#### Provided records
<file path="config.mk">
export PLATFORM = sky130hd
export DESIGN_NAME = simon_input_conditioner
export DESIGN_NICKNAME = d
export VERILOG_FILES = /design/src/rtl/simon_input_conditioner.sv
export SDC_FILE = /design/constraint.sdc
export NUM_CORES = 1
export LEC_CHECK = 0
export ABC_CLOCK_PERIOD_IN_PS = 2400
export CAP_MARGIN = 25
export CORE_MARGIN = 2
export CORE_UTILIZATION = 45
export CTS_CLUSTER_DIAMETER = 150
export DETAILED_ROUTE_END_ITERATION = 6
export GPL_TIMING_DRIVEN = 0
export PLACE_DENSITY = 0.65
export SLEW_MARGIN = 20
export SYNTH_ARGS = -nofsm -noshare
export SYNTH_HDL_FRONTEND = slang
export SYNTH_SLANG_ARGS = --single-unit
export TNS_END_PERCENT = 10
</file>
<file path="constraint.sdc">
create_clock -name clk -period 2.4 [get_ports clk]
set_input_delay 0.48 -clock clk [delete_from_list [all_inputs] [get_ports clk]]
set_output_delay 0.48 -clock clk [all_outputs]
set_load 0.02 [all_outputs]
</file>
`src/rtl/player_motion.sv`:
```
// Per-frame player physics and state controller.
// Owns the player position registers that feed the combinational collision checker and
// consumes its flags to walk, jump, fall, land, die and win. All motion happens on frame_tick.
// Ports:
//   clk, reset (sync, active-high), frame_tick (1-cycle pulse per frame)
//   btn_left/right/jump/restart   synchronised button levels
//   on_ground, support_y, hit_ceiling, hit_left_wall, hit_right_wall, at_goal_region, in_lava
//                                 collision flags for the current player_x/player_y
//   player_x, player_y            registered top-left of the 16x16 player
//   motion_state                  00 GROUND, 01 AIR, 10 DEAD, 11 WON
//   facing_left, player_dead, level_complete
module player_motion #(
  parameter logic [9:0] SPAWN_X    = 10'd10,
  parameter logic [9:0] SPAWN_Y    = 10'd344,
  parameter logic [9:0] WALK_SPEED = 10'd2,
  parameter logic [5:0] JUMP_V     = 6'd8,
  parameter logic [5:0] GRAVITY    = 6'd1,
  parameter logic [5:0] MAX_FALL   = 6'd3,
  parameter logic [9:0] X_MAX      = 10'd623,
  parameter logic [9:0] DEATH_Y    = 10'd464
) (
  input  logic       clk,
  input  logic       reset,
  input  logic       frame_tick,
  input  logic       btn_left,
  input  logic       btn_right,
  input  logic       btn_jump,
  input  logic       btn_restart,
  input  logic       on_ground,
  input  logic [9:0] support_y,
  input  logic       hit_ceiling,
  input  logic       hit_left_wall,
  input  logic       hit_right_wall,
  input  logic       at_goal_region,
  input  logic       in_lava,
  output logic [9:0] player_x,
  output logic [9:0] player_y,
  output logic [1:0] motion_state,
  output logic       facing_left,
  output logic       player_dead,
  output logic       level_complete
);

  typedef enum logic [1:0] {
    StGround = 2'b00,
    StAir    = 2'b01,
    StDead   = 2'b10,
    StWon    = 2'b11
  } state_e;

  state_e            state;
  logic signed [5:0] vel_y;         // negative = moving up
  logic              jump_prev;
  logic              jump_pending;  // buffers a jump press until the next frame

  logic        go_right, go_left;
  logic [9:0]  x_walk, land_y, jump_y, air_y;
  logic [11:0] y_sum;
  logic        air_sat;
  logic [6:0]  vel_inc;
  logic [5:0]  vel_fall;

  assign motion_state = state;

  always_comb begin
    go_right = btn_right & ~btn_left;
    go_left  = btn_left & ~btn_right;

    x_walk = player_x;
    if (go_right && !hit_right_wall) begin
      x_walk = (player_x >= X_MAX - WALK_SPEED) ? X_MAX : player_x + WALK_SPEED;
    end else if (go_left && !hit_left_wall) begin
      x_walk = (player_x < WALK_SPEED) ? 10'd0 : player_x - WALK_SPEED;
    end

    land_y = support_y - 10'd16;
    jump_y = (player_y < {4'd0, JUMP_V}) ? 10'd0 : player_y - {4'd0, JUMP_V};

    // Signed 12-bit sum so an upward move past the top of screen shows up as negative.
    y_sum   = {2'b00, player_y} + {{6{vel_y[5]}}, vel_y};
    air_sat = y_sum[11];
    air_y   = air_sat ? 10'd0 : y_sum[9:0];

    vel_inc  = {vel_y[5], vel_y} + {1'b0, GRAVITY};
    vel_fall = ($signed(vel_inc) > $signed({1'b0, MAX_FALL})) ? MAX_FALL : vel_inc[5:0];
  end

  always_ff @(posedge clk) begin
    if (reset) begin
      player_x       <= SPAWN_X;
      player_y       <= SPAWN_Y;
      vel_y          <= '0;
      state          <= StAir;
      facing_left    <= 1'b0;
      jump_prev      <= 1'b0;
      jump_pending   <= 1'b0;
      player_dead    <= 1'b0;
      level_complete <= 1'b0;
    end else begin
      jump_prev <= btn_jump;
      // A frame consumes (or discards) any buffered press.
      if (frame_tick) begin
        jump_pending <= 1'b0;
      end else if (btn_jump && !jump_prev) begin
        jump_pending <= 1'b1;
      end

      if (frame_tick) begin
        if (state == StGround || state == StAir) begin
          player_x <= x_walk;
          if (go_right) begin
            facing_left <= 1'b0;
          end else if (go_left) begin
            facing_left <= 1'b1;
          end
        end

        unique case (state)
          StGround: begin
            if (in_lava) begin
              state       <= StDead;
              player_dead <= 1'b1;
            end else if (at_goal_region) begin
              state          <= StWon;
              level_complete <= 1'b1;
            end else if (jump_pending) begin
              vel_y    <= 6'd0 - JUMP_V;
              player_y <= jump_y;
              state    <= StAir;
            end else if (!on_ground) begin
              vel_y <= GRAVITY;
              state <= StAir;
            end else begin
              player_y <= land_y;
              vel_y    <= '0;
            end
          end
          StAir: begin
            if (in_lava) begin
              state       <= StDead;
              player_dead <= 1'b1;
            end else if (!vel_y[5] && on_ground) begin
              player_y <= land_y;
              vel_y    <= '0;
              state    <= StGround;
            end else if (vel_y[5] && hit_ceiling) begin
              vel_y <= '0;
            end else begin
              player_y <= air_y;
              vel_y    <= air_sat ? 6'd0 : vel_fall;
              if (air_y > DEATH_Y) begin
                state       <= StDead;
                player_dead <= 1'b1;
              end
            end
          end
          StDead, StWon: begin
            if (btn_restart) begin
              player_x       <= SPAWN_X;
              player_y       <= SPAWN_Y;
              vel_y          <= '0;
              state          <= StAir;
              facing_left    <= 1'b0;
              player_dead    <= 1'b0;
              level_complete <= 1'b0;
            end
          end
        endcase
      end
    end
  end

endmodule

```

#### Goal of the exercise
Only the lines from the first line of the records through the one containing "export SLEW_MARGIN = 20" should be reproduced, exactly, with both of them included.

#### Written response
<file path="config.mk">
export PLATFORM = sky130hd
export DESIGN_NAME = simon_input_conditioner
export DESIGN_NICKNAME = d
export VERILOG_FILES = /design/src/rtl/simon_input_conditioner.sv
export SDC_FILE = /design/constraint.sdc
export NUM_CORES = 1
export LEC_CHECK = 0
export ABC_CLOCK_PERIOD_IN_PS = 2400
export CAP_MARGIN = 25
export CORE_MARGIN = 2
export CORE_UTILIZATION = 45
export CTS_CLUSTER_DIAMETER = 150
export DETAILED_ROUTE_END_ITERATION = 6
export GPL_TIMING_DRIVEN = 0
export PLACE_DENSITY = 0.65
export SLEW_MARGIN = 20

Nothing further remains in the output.